Let \(A = \{ (a, b, c) : a, b, c are non-negative integers and a + b + 2c = 22 \}\). Then \(n(A)\) is equal to:

• (A) 121
• (B) 124
• (C) 144

The area of the region bounded by the curves \(x + 3y^2 = 0\) and \(x + 4y^2 = 1\) is equal to:

• (A) \(\frac{1}{3}\)
• (B) \(\frac{2}{3}\)
• (C) \(\frac{4}{3}\)

Let \(y = y(x)\) be the solution of the differential equation:
\(\frac{dy}{dx} + \left( \frac{6x^2 + (3x^2 + 2x^3 + 4)e^{-2x}}{(x^3 + 2)(2 + e^{-2x})} \right)y = 2 + e^{-2x}\), \(x \in (-1, 2)\), satisfying \(y(0) = \frac{3}{2}\). If \(y(1) = \alpha(2 + e^{-2})\), then \(\alpha\) is equal to:

• (A) \(\frac{13}{8}\)
• (B) \(\frac{6}{13}\)
• (C) \(\frac{12}{13}\)

The integral \(\int_{0}^{1} \cot^{-1}(1 + x + x^2) dx\) is equal to:

• (A) \(2 \tan^{-1} 2 + \frac{1}{2} \log_e (\frac{5}{4}) + \frac{\pi}{2}\)
• (B) \(2 \tan^{-1} 2 + \frac{1}{2} \log_e (\frac{5}{4}) - \frac{\pi}{2}\)
• (C) \(2 \tan^{-1} 2 - \frac{1}{2} \log_e (\frac{5}{4}) + \frac{\pi}{2}\)
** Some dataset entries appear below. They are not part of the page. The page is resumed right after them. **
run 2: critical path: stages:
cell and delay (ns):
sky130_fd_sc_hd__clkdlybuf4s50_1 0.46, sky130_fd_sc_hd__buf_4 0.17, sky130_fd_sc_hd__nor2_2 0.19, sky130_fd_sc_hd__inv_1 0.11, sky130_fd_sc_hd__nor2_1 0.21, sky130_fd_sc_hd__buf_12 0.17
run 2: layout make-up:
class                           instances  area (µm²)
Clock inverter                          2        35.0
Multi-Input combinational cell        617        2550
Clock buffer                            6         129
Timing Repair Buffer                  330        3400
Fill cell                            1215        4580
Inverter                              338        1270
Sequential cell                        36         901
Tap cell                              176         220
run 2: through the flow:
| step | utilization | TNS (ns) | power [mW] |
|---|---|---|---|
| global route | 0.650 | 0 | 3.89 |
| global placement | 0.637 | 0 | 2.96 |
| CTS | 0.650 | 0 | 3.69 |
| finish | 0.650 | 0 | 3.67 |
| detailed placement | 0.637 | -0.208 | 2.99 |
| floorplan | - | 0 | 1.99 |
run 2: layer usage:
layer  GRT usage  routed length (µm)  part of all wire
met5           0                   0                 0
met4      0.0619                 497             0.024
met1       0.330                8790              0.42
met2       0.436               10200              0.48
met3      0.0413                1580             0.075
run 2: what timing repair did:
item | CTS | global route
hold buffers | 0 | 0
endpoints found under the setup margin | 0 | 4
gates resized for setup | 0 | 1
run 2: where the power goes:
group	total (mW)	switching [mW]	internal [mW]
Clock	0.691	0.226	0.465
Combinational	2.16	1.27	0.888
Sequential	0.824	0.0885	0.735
From a month of 31 days, 3 different dates are selected at random. If the probability that these dates are in an increasing A.P. is equal to \(a/b\), where \(a, b \in \mathbb{N}\) and \(\gcd(a, b) = 1\), then \(a + b\) is equal to _______

Let \(f(x) = \begin{cases} e^{x-1}, & x < 0
x^2 - 5x + 6, & x \ge 0 \end{cases}\) and \(g(x) = f(|x|) + |f(x)|\). If the number of points where \(g\) is not continuous and is not differentiable are \(\alpha\) and \(\beta\) respectively, then \(\alpha + \beta\) is equal to _______.
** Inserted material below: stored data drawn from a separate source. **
[src/rtl/inst_fetch.sv]
// Instruction fetch stage: holds the PC, keeps queued plus outstanding fetches within
// DEPTH, and buffers returned words in order for decode. Redirects flush all of it.
module inst_fetch #(
  parameter logic [31:0] RESET_PC = 32'h0000_0000,
  parameter int unsigned DEPTH    = 2
) (
  input  logic        clk,
  input  logic        rst,
  output logic        imem_req_valid,
  input  logic        imem_req_ready,
  output logic [31:0] imem_req_addr,
  input  logic        imem_rsp_valid,
  input  logic [31:0] imem_rsp_data,
  output logic        inst_valid,
  input  logic        inst_ready,
  output logic [31:0] inst,
  output logic [31:0] inst_pc,
  input  logic        redirect_valid,
  input  logic [31:0] redirect_pc
);

  localparam int unsigned PW = $clog2(DEPTH);
  localparam int unsigned CW = $clog2(DEPTH + 1);
  localparam int unsigned SW = CW + 1;

  logic [31:0]   fetch_pc;
  logic [31:0]   rsp_pc;
  logic [31:0]   q_inst [DEPTH];
  logic [31:0]   q_pc   [DEPTH];
  logic [PW-1:0] rd_ptr;
  logic [PW-1:0] wr_ptr;
  logic [CW-1:0] count;
  logic [CW-1:0] out_cnt;
  logic [CW-1:0] drop_cnt;

  logic          pop;
  logic          req_fire;
  logic          drop;
  logic          push;
  logic [SW-1:0] inflight_c;
  logic [CW-1:0] out_after_rsp;
  logic [31:0]   redirect_base;
  logic          unused_redirect_lsbs;

  // Credit check counts the slot freed by this cycle's pop.
  assign pop            = inst_valid & inst_ready;
  assign inflight_c     = SW'(count) + SW'(out_cnt) - SW'(pop);
  assign imem_req_valid = ~rst & ~redirect_valid & (inflight_c < SW'(DEPTH));
  assign req_fire       = imem_req_valid & imem_req_ready;

  assign drop           = imem_rsp_valid & (redirect_valid | (drop_cnt != '0));
  assign push           = imem_rsp_valid & ~drop;
  assign out_after_rsp  = out_cnt - CW'(imem_rsp_valid);

  assign redirect_base        = {redirect_pc[31:2], 2'b00};
  assign unused_redirect_lsbs = ^redirect_pc[1:0];

  assign imem_req_addr = fetch_pc;
  assign inst_valid    = (count != '0);
  assign inst          = q_inst[rd_ptr];
  assign inst_pc       = q_pc[rd_ptr];

  // rsp_pc tracks the address of the next non-stale response: responses return in
  // order and surviving ones are sequential from the last redirect target.
  always_ff @(posedge clk) begin
    if (rst) begin
      fetch_pc <= RESET_PC;
      rsp_pc   <= RESET_PC;
      rd_ptr   <= '0;
      wr_ptr   <= '0;
      count    <= '0;
      out_cnt  <= '0;
      drop_cnt <= '0;
      for (int unsigned i = 0; i < DEPTH; i++) begin
        q_inst[i] <= '0;
        q_pc[i]   <= '0;
      end
    end else if (redirect_valid) begin
      fetch_pc <= redirect_base;
      rsp_pc   <= redirect_base;
      rd_ptr   <= '0;
      wr_ptr   <= '0;
      count    <= '0;
      out_cnt  <= out_after_rsp;
      drop_cnt <= out_after_rsp;
    end else begin
      if (req_fire) begin
        fetch_pc <= fetch_pc + 32'd4;
      end
      out_cnt <= out_after_rsp + CW'(req_fire);
      if (imem_rsp_valid && (drop_cnt != '0)) begin
        drop_cnt <= drop_cnt - CW'(1);
      end
      if (push) begin
        q_inst[wr_ptr] <= imem_rsp_data;
        q_pc[wr_ptr]   <= rsp_pc;
        wr_ptr         <= wr_ptr + PW'(1);
        rsp_pc         <= rsp_pc + 32'd4;
      end
      if (pop) begin
        rd_ptr <= rd_ptr + PW'(1);
      end
      count <= count + CW'(push) - CW'(pop);
    end
  end

  // Queue occupancy never exceeds its storage.
  always_ff @(posedge clk) begin
    if (!rst) begin
      assert (count <= CW'(DEPTH));
    end
  end

endmodule

[config.mk]
export PLATFORM = sky130hd
export DESIGN_NAME = inst_fetch
export DESIGN_NICKNAME = d
export VERILOG_FILES = /design/src/rtl/inst_fetch.sv
export SDC_FILE = /design/constraint.sdc
export NUM_CORES = 1
export LEC_CHECK = 0
export CELL_PAD_IN_SITES_DETAIL_PLACEMENT = 2
export CELL_PAD_IN_SITES_GLOBAL_PLACEMENT = 2
export CORE_MARGIN = 2
export CORE_UTILIZATION = 35
export CTS_CLUSTER_SIZE = 30
export DETAILED_ROUTE_END_ITERATION = 10
export DONT_BUFFER_PORTS = 1
export PLACE_DENSITY = 0.67
export SYNTH_ARGS = -nofsm -noshare
export SYNTH_HDL_FRONTEND = slang
export SYNTH_SLANG_ARGS = --single-unit
export TNS_END_PERCENT = 5
[constraint.sdc]
create_clock -name clk -period 5.8 [get_ports clk]
set_clock_uncertainty 0.1 [all_clocks]
set_input_delay 1.16 -clock clk [delete_from_list [all_inputs] [get_ports clk]]
set_output_delay 1.16 -clock clk [all_outputs]
set_load 0.02 [all_outputs]
== Word level (Yosys, flattened, before mapping) ==
Memory sizes are Yosys's and may differ from the RTL's. A register that Yosys moved wholly into a read port is not among the register bits.
Cells that the tools add are included.
Widths: inputs -> output; s select.
Cells by class
  mux-type cells: 23
  reduce and logical (&&, ||, !) cells: 9
  shift operators: 0
  $mul: 0
  divide/modulo/power cells: 0
  $lt $le $gt $ge: 1
  bitwise logic cells: 10
  add/subtract/negate cells: 11
  equal/unequal tests: 0
Operators with widths (count)
  $mux 32: 6
  $add 32x3->32 const B: 2
  $reduce_or 32->1: 2
  $mux 1: 14
  $reduce_bool 2->1: 5
  $and 1x1->1: 6
  $mux 2: 3
  $add 2x1->2: 2
  $sub 2x1->2: 2
  $add 2x2->3: 1
  $lt 3x2->1 const B: 1
  $not 1->1: 3
  $sub 3x1->3: 1
  $add 1x1->1 const B: 2
  $reduce_or 2->1: 1
  $sub 2x1->2 const B: 1
  $logic_and 1x1->1: 1
  $or 1x1->1: 1
Storage, ports and cells
  memories kept: 2
  memory bits (writable): 128
  input port bits: 70
  register bits: 72
  output and inout bits: 98
  bits in read-only memories: 0
  bits in latches: 0
Memories
  q_inst: depth 2, bits a word 32, read ports 1, clocked after Yosys merged registers in 1, write ports 2, line 28  | logic [31:0] q_inst [DEPTH];
  q_pc: depth 2, bits a word 32, read ports 1, clocked after Yosys merged registers in 1, write ports 2, line 29  | logic [31:0] q_pc [DEPTH];

== Logic depth before layout (Yosys ltp) ==
Gate-level depths: netlist (run 1).
  word-level depth: 11
  mapped depth: 12

== Least setup slack after synthesis (run 1) ==
No wires, ideal clock.
  path kind: in2reg
  from: input port redirect_valid
  to: memory q_inst[0][0], enable pin
  arrival time: 4.666 ns
  cell stages on the path: 5
  path slack: 0.539 ns
  path buffers: 2
  cell sequence: buf_6 > inv_2 > clkbuf_1 > nand2_1 > o21bai_1
RTL lines
  start, declared: line 18  | input logic redirect_valid,
  end, declared: line 28

== Final worst setup path (run 1) ==
  from: register count[1]
  to: output port imem_req_valid
On the way
  longest elaborated chain between the ends: 5
RTL lines
  start, declared: line 32  | logic [CW-1:0] count;
  start signal, assigned: line 103  | count <= count + CW'(push) - CW'(pop);
  $reduce_bool 2->1: line 59  | assign inst_valid = (count != '0);
  via inst_valid: line 14  | output logic inst_valid,
  $and 1x1->1: line 46  | assign pop = inst_valid & inst_ready;
  via pop: line 36  | logic pop;
  $sub 3x1->3: line 47  | assign inflight_c = SW'(count) + SW'(out_cnt) - SW'(pop);
  $lt 3x2->1: line 48  | assign imem_req_valid = ~rst & ~redirect_valid & (inflight_c < SW'(DEPTH));
  $and 1x1->1: line 48
  end, declared: line 9  | output logic imem_req_valid,
The timed path passes the listed nets, and every way through them passes these cells.

==> impl_results.md, run 1 <==
* Run status: complete, no violations
* Clock transition time at the flip-flop clock pins of the worst setup and hold paths at around 0.080 ns
* Die Height at 166 um
* Fill cell instance count of the final layout at about 2700
* Syn Area/Cell at 11.6 um^2
* Final-report setup violation count at 0
* Number of global-route vias before repair at 6482
* Clock tree buffer depth at 2
* Grt total ovfl at 0
* Routed via count at 5894
* Final cell count without fillers at 1120
* Diodes inserted at 0
* Cells taking the most area after synthesis: sky130_fd_sc_hd__edfxtp_1 (40%), sky130_fd_sc_hd__dfxtp_1 (15%), sky130_fd_sc_hd__and2_1 (8.7%)
* Top-area cell type share of the netlist area at 0.404
* Critical Path Max Stage Delay at 0.43 ns
* Vias per cell at 5.26
* Growth of design area from synthesis to finish at 9.15%
* Number of search-and-repair iterations in the first detailed-routing pass at 4
* Maximum fanout along the worst path at 4
* Number of synthesized flops with an enable pin at 124
* Post-Synth XOR/XNOR Area at 0.0599
* Type of the tightest min-delay check: reg2reg
* Post-route cell area at 0.0100 mm^2
* Total global routing track utilization at 0.175
* Share of flip-flops with an asynchronous set or reset at 0
* Number of buffers inserted for hold repair after clock tree synthesis at 0
* HPWL after detailed placement at between 15 and 20 mm
* Antenna violations before repair at 0
* DRC viols at 0
* Post-CTS Repair Setup Buffers at 0
* Power density over cell area at 306 mW/mm^2
* Transition time at the pin with the least slew margin at 1.03 ns
* Area of the core at 0.0259 mm^2
* Clock latency reported for the late side of the worst-skew pair at between 0.4 and 0.5 ns
* Shortest period the worst path allows at around 4.3 ns
* Max-slew headroom at the worst pin at 0.311
* Row count at 59
* Final hold violation count at 0
* Area of the multi-input gates at between 0.003 and 0.004 mm^2
* TritonCTS buffer count at 17
* Main synth FF type: sky130_fd_sc_hd__edfxtp_1
* Post-layout utilization of the core at 0.388
* Netlist area before placement at ~0.009 mm^2
* Placed cell count at 1088
* Required time of the critical path at 4.54 ns
* Warnings from Yosys at 0
* Max_cap viols at 0
* Final TNS setup at 0 ns
* Setup crit end kind: output port
* Unrepaired setup endpoints after global routing: false
* Largest vdd supply drop at 0.000162 V
* Post-synthesis cell type count at 51
* H-tree Lvls at 4
* Mux contribution to synthesized area at 0.0769
* Number of cells produced by synthesis at approximately 790
* Compound-cell area share of the yosys netlist at 0.0734
* Maximum number of pins on one net before global-route repair at 73
* Lkg Pwr at 0.00367 uW
* Register area share after synthesis at 0.554
* Routability-driven placement congestion ratio at 0.839
* CTS root buf: sky130_fd_sc_hd__clkbuf_16
* Arithmetic-cell share of the synthesized area counting full adders, half adders and majority gates at 0.0144
* Die width at approximately 170 um
* Critical path data arrival time at ~3.0 ns
* FF+latch area at 0.00511 mm^2
* Worst Setup Path Type: reg2out
* Cell types with the highest counts after synthesis: sky130_fd_sc_hd__and2_1 (128), sky130_fd_sc_hd__edfxtp_1 (124), sky130_fd_sc_hd__dfxtp_1 (69)
* Final slew viol count at 0
* Post-DP Area at 0.00950 mm^2
* Fraction of layout cells with a size suffix above 1 at 0.155
* Area of the die at 0.0276 mm^2
* Dominant combinational cell family by area after synthesis: simple AND/OR/NAND/NOR gates
* Highest metal layer with signal wires: met4
* Detail Route met3 WL at 1.48 mm
* Period Utilization, post-route at 0.736
* 1st-iter DRT viols at approximately 330
* Detailed-route wire length per cell at 21.3 um
* Largest area contributor in the netlist: sky130_fd_sc_hd__edfxtp_1
* CTS tree: yes
* Post-layout net count at 852
* Buffers added on ports at 0
* Starting Density at 0.355
* Most frequent cell after synthesis: sky130_fd_sc_hd__and2_1
* Cell-by-cell trace of the critical path: or2_2 > and2_1 > ha_1 > nand2b_1 > fa_1 > xor2_1 > and3_1
* Slowest library cell on the worst path: sky130_fd_sc_hd__fa_1
* Resized Gates After CTS at 0
* Count of antenna-violating nets left after detailed routing at 0
* CTS sink count at 193
* Routed wire length on met2 at between 10 and 15 mm
* Total wirelength of the detailed-routed design at approximately 24 mm
* Global-route wire length before repair at 38.2 mm
* Routed met1 length at 11.0 mm
* Sort of element at the start of the critical path: register
* I/O pin count at 168
* Flip-flop and latch count after synthesis at 193
* Peak clock frequency supported by timing at 0.234 GHz
* Simple-Gate Fraction of Synth Area at 0.183
[layout by cell type, fill, tap and decap left out, types with 4 or more instances in the layout]
cell type,Yosys,final
sky130_fd_sc_hd__conb_1,1,4
sky130_fd_sc_hd__nor3_1,10,9
sky130_fd_sc_hd__o22ai_1,4,4
sky130_fd_sc_hd__nand2_1,32,32
sky130_fd_sc_hd__a211oi_1,5,5
sky130_fd_sc_hd__clkbuf_16,0,17
sky130_fd_sc_hd__a31oi_1,4,4
sky130_fd_sc_hd__ha_1,9,9
sky130_fd_sc_hd__inv_1,37,37
sky130_fd_sc_hd__nand4_1,18,18
sky130_fd_sc_hd__a21boi_0,35,35
sky130_fd_sc_hd__clkinv_4,0,4
sky130_fd_sc_hd__nor4_2,5,5
sky130_fd_sc_hd__xnor2_1,29,29
sky130_fd_sc_hd__inv_8,0,4
sky130_fd_sc_hd__xor2_1,34,34
sky130_fd_sc_hd__a21boi_1,7,7
sky130_fd_sc_hd__mux2_2,62,62
sky130_fd_sc_hd__dfxtp_1,69,68
sky130_fd_sc_hd__a21oi_1,36,36
sky130_fd_sc_hd__and2_1,128,128
sky130_fd_sc_hd__nor2_1,21,21
sky130_fd_sc_hd__nor4_1,8,8
sky130_fd_sc_hd__and3_1,10,9
sky130_fd_sc_hd__and4_1,7,7
sky130_fd_sc_hd__nand3_1,18,18
sky130_fd_sc_hd__edfxtp_1,124,124
sky130_fd_sc_hd__buf_4,4,4
[state kept, by name, indices dropped and copies added (netlist names), named ones only]
register,count
out_cnt,2
q_inst,64
drop_cnt,2
count,2
wr_ptr,1
imem_req_addr,30
rsp_pc,30
rd_ptr,1
q_pc,60
[worst paths after layout]
kind,slack [ns],depth (start not counted),from,end
worst max register to register,1.97,10,count[1],imem_req_addr[12]
worst min register to register,0.44,2,rd_ptr,rd_ptr
worst min-delay path,0.44,2,rd_ptr,rd_ptr
worst max-delay path,1.53,7,count[1],imem_req_valid
[where the power goes]
part | leakage (uW) | internal [uW] | switching, uW | total [uW]
sequential | 0.00187 | 1550 | 86.1 | 1640
combinational | 0.00154 | 102 | 205 | 307
clock | 0.000267 | 565 | 560 | 1130
[critical path, delay by kind of cell (launching register included)]
family | cells | cell delay (ns)
simple gates | 4 | 1.13
fa+ha+maj | 2 | 0.71
xor+xnor | 1 | 0.38
flops | 1 | 0.34
[cell type report]
| class | count | area share |
|---|---|---|
| flip-flops and latches | 193 | 0.508 |
| multi-input cells | 518 | 0.378 |
| clock buffers | 18 | 0.0427 |
| well taps | 335 | 0.0417 |
| inverters | 38 | 0.0142 |
| clock inverters | 14 | 0.0122 |
| repair buffers | 4 | 0.00299 |
[stage by stage]
stage                     hold slack (ns)  setup WS (ns)  power, uW
after global routing                0.485           1.35       3210
final                               0.439           1.53       3070
after CTS                           0.445           1.49       3110
after detailed placement            0.420           1.54       1980
after floorplan                     0.381          0.539       1890
after global placement              0.412           1.64       1960
[kinds of logic after synthesis]
kind of cell | after synthesis
AOI/OAI and AO/OA | 103
xor gates and xnor gates | 63
adders and majority gates | 10
buffers and inverters | 83
DFF | 193
muxes | 63
other | 1
and+or+nand+nor | 275
[layer usage]
layer | GRT usage | vias to the layer above
met1 | 0.235 | 2970
met3 | 0.0472 | 24
li1 | - | 2728
met4 | 0.0526 | 0
met2 | 0.278 | 172
met5 | 0 | -
Note: power is estimated with default switching activity, not from simulation.
==> run 2, diff against run 1 <==
==> constraint.sdc (replaced) <==
create_clock -name clk -period 4.4 [get_ports clk]
set_clock_uncertainty 0.1 [all_clocks]
set_input_delay 0.88 -clock clk [delete_from_list [all_inputs] [get_ports clk]]
set_output_delay 0.88 -clock clk [all_outputs]
set_load 0.02 [all_outputs]
==> impl_results.md, run 2 (synthesis results as in run 1) <==
* Vias per cell at 5.21
* Commonest cells after routing, fill and taps aside: sky130_fd_sc_hd__and2_1 (128), sky130_fd_sc_hd__edfxtp_1 (124), sky130_fd_sc_hd__dfxtp_1 (68)
* 1st-iter DRT viols at between 200 and 250
* Proportion of power drawn by combinational gates at 0.100
* Max-slew headroom at the worst pin at 0.331
* Critical path data arrival time at 2.97 ns
* Period Utilization, post-route at 0.897
* Buffers added on ports at 0
* Max_cap viols at 0
* Post-CTS Repair Setup Buffers at 0
* Die Height at 166 um
* Starting Density at 0.355
* Diodes inserted at 0
* Sort of element at the start of the critical path: register
* Clock latency reported for the late side of the worst-skew pair at 0.44 ns
* HPWL after detailed placement at approximately 16 mm
* Clk pwr share at 0.372
* Largest registers: q_inst: 64 flops, q_pc: 60 flops
* Antenna violations before repair at 0
* Required time of the critical path at 3.42 ns
* Peak clock frequency supported by timing at about 0.25 GHz
* TritonCTS buffer count at 17
* Transition time at the pin with the least slew margin at 1.00 ns
* Area of the core at 0.0259 mm^2
* Routed via count at 5846
* Clock tree buffer depth at 2
* Resized Gates After CTS at 0
* Internal Dissipation at 2930 uW
* Total global routing track utilization at 0.177
* Type of the tightest min-delay check: in2reg
* Count of antenna-violating nets left after detailed routing at 0
* Flip-flop count of the largest register, all copies and words added at 64
* Fill cell instance count of the final layout at 2673
* Total wirelength of the detailed-routed design at ~24 mm
* Number of global-route vias before repair at around 6400
* Largest vdd supply drop at 0.000234 V
* Shortest period the worst path allows at 3.95 ns
* Die width at 166 um
* Switching share of power at 0.281
* Clock transition time at the flip-flop clock pins of the worst setup and hold paths at 0.08 ns
* Net switching power of the design at approximately 1100 uW
* Register name with the most flops: q_inst
* Part of the total power dissipated in sequential elements at 0.528
* Final slew viol count at 0
* CTS root buf: sky130_fd_sc_hd__clkbuf_16
* Global-route wire length before repair at around 38 mm
* Detailed-route wire length per cell at around 21 um
* Maximum fanout along the worst path at 4
* Fraction of layout cells with a size suffix above 1 at 0.160
* I/O pin count at 168
* Worst Setup Path Type: reg2out
* DRC viols at 0
* Routability-driven placement congestion ratio at 0.841
* Unrepaired setup endpoints after global routing: false
* Area of the die at ~0.028 mm^2
* Row count at 59
* Final-report setup violation count at 0
* Maximum number of pins on one net before global-route repair at between 70 and 80
* CTS tree: yes
* Leading cell type in the layout, fill and taps excluded: sky130_fd_sc_hd__and2_1
* Post-DP Area at 0.00951 mm^2
* Growth of design area from synthesis to finish at 9.54%
* Power density over cell area at 405 mW/mm^2
* Final TNS setup at 0 ns
* Run status: complete, no violations
* Setup crit end kind: output port
* Lkg Pwr at 0.00369 uW
* Number of search-and-repair iterations in the first detailed-routing pass at 4
* Grt total ovfl at 0
* Post-route cell area at between 0.01 and 0.015 mm^2
* Final hold violation count at 0
* CTS sink count at 193
* H-tree Lvls at 4
* Number of buffers inserted for hold repair after clock tree synthesis at 0
* Post-layout net count at 854
run 2: cell count changes in the layout (fill, tap and decap cells not counted), sizes merged:
cell	before	now
buf	4	6
clkbuf	18	17
clkinv	5	6
run 2: routing by layer:
layer | vias to the layer above | global-route usage | routed length (um)
met5 | - | 0 | 0
met2 | 163 | 0.278 | 11000
met4 | 0 | 0.0476 | 373
met3 | 25 | 0.0584 | 1590
met1 | 2919 | 0.234 | 11100
li1 | 2739 | - | -
run 2: critical path, stage by stage (launching register included):
cell,delay (ns)
sky130_fd_sc_hd__dfxtp_1,0.34
sky130_fd_sc_hd__or2_2,0.37
sky130_fd_sc_hd__and2_1,0.23
sky130_fd_sc_hd__ha_1,0.28
sky130_fd_sc_hd__nand2b_1,0.15
sky130_fd_sc_hd__fa_1,0.41
sky130_fd_sc_hd__xor2_1,0.39
sky130_fd_sc_hd__and3_1,0.35
run 2: power by group through the flow:
stage | sequential [uW] | clock (uW) | combinational [uW]
3_5_place_dp | 2200 | 0 | 412
4_1_cts | 2160 | 1560 | 416
6_report | 2160 | 1520 | 407
5_1_grt | 2180 | 1640 | 448
2_1_floorplan | 2170 | 0 | 325
3_3_place_gp | 2190 | 0 | 398
run 2: per-stage QoR:
stage	setup slack, ns	total power, uW	hold WS (ns)	std cells	util
finish	0.452	4080	0.414	1122	0.389
global route	0.274	4270	0.387	1122	0.389
CTS	0.374	4130	0.387	1122	0.389
detailed placement	0.742	2610	0.410	1090	0.367
global placement	0.798	2590	0.407	1090	0.367
floorplan	0.729	2490	0.381	794	-
run 2: path summary, 6_finish.rpt:
check                 from           endpoint  slack [ns]  cells past startpoint
setup reg to reg  count[1]  imem_req_addr[17]        0.97                     11
hold reg to reg     rd_ptr             rd_ptr        0.43                      2
setup / recovery  count[1]     imem_req_valid        0.45                      7
hold / removal         rst  imem_req_addr[13]        0.41                      1
run 2: layout make-up:
type	instances	area [um^2]	area share
Clock buffer	17	425	0.0422
Clock inverter	15	148	0.0146
Inverter	38	143	0.0141
Multi-Input combinational cell	518	3800	0.377
Sequential cell	193	5110	0.506
Tap cell	335	419	0.0416
Timing Repair Buffer	6	45.0	0.00447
Let A, B be points on the two half-lines \(x - \sqrt{3}|y| = \alpha, \alpha > 0\) at a distance of \(\alpha\) from their point of intersection P. The line segment AB meets the angle bisector of the given half-lines at the point Q. If \(PQ = \frac{9}{2}\) and R is the radius of the circumcircle of \(\Delta PAB\), then \(\frac{\alpha^2}{R}\) is equal to ________

Let A, B and C be the vertices of a variable right angled triangle inscribed in the parabola \(y^2 = 16x\). Let the vertex B containing the right angle be \((4, 8)\) and the locus of the centroid of \(\Delta ABC\) be a conic \(C_0\). Then three times the length of latus rectum of \(C_0\) is _______.

Let \(f\) be a twice differentiable function such that \(f(x) = \int_0^x \tan(t-x) dt - \int_0^x f(t) \tan t dt, x \in (-\frac{\pi}{2}, \frac{\pi}{2})\). Then \(f''(\frac{\pi}{6}) + 12 f'(-\frac{\pi}{6}) + f(\frac{\pi}{6})\) is equal to ________.